→ **Action item**:
From the first line of the entries below, reproduce everything exactly through the line with "multiplexers,5,2.445", and nothing more.

++++++++++

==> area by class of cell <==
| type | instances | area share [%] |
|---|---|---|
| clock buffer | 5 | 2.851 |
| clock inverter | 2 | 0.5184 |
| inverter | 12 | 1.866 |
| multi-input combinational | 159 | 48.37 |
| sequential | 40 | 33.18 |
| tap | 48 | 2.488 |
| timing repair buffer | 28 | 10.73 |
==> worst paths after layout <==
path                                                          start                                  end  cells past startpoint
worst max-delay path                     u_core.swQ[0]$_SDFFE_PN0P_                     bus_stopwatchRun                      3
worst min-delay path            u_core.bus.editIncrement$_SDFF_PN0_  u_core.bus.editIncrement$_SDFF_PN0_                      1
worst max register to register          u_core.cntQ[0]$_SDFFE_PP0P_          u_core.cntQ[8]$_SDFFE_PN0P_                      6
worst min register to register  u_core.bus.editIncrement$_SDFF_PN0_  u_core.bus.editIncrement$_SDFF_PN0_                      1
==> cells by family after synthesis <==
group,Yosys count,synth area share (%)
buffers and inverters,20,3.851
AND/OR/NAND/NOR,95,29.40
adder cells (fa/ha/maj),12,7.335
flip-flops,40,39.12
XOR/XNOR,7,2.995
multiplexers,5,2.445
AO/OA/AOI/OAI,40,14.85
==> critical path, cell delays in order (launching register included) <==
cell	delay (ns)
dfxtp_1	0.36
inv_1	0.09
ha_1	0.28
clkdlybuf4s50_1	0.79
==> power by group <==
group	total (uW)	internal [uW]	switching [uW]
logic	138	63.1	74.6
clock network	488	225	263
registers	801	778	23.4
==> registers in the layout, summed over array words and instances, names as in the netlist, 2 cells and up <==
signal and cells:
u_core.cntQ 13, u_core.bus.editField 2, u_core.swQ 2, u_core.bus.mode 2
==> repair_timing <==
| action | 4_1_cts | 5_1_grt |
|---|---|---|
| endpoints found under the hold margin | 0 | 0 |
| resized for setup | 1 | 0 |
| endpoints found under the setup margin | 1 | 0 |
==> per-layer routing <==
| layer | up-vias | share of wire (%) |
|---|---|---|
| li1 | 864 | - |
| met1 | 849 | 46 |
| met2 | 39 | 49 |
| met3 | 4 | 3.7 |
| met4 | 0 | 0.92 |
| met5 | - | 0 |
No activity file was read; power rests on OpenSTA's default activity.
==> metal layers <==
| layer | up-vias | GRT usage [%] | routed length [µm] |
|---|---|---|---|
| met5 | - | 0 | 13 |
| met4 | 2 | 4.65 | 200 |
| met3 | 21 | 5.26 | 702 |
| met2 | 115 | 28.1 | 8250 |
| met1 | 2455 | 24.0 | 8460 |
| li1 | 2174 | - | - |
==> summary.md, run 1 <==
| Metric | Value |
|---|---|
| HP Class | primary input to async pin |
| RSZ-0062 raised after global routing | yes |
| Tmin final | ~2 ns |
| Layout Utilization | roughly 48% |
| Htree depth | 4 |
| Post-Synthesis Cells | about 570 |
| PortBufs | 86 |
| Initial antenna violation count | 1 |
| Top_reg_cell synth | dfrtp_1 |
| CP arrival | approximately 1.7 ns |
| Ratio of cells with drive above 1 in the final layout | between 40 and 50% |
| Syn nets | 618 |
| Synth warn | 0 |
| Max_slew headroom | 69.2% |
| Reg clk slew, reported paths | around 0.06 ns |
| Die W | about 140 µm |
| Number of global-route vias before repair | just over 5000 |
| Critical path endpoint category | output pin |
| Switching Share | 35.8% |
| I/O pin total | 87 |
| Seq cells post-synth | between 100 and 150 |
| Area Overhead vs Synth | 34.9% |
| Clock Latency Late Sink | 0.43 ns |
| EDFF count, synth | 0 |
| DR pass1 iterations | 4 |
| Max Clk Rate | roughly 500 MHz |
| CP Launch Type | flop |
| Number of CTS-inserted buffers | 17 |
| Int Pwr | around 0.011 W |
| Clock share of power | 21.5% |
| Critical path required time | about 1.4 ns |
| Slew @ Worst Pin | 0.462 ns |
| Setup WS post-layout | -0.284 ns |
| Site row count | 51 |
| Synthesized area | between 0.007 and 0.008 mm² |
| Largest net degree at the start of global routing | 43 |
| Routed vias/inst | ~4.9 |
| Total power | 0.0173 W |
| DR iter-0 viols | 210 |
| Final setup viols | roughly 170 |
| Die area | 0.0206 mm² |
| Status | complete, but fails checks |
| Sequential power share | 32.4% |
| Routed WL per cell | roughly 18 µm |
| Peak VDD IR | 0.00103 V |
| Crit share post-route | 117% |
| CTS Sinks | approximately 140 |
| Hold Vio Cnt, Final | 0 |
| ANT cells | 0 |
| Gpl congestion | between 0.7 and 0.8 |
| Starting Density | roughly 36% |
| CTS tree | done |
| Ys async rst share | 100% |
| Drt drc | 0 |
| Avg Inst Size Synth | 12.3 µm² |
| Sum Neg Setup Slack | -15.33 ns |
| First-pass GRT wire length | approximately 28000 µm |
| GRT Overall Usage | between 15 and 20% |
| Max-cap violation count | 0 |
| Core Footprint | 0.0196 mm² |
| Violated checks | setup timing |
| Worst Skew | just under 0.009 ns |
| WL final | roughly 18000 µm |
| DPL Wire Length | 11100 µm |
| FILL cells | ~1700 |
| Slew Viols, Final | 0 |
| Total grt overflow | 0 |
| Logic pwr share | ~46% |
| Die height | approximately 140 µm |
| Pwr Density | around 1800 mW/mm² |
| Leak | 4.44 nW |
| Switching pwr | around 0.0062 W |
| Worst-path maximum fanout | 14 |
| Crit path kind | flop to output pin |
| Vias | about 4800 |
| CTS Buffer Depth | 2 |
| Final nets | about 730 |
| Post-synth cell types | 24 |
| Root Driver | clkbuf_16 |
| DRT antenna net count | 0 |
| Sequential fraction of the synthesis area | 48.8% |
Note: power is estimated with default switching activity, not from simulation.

++++++++++

→ **Task result**:
==> area by class of cell <==
| type | instances | area share [%] |
|---|---|---|
| clock buffer | 5 | 2.851 |
| clock inverter | 2 | 0.5184 |
| inverter | 12 | 1.866 |
| multi-input combinational | 159 | 48.37 |
| sequential | 40 | 33.18 |
| tap | 48 | 2.488 |
| timing repair buffer | 28 | 10.73 |
==> worst paths after layout <==
path                                                          start                                  end  cells past startpoint
worst max-delay path                     u_core.swQ[0]$_SDFFE_PN0P_                     bus_stopwatchRun                      3
worst min-delay path            u_core.bus.editIncrement$_SDFF_PN0_  u_core.bus.editIncrement$_SDFF_PN0_                      1
worst max register to register          u_core.cntQ[0]$_SDFFE_PP0P_          u_core.cntQ[8]$_SDFFE_PN0P_                      6
worst min register to register  u_core.bus.editIncrement$_SDFF_PN0_  u_core.bus.editIncrement$_SDFF_PN0_                      1
==> cells by family after synthesis <==
group,Yosys count,synth area share (%)
buffers and inverters,20,3.851
AND/OR/NAND/NOR,95,29.40
adder cells (fa/ha/maj),12,7.335
flip-flops,40,39.12
XOR/XNOR,7,2.995
multiplexers,5,2.445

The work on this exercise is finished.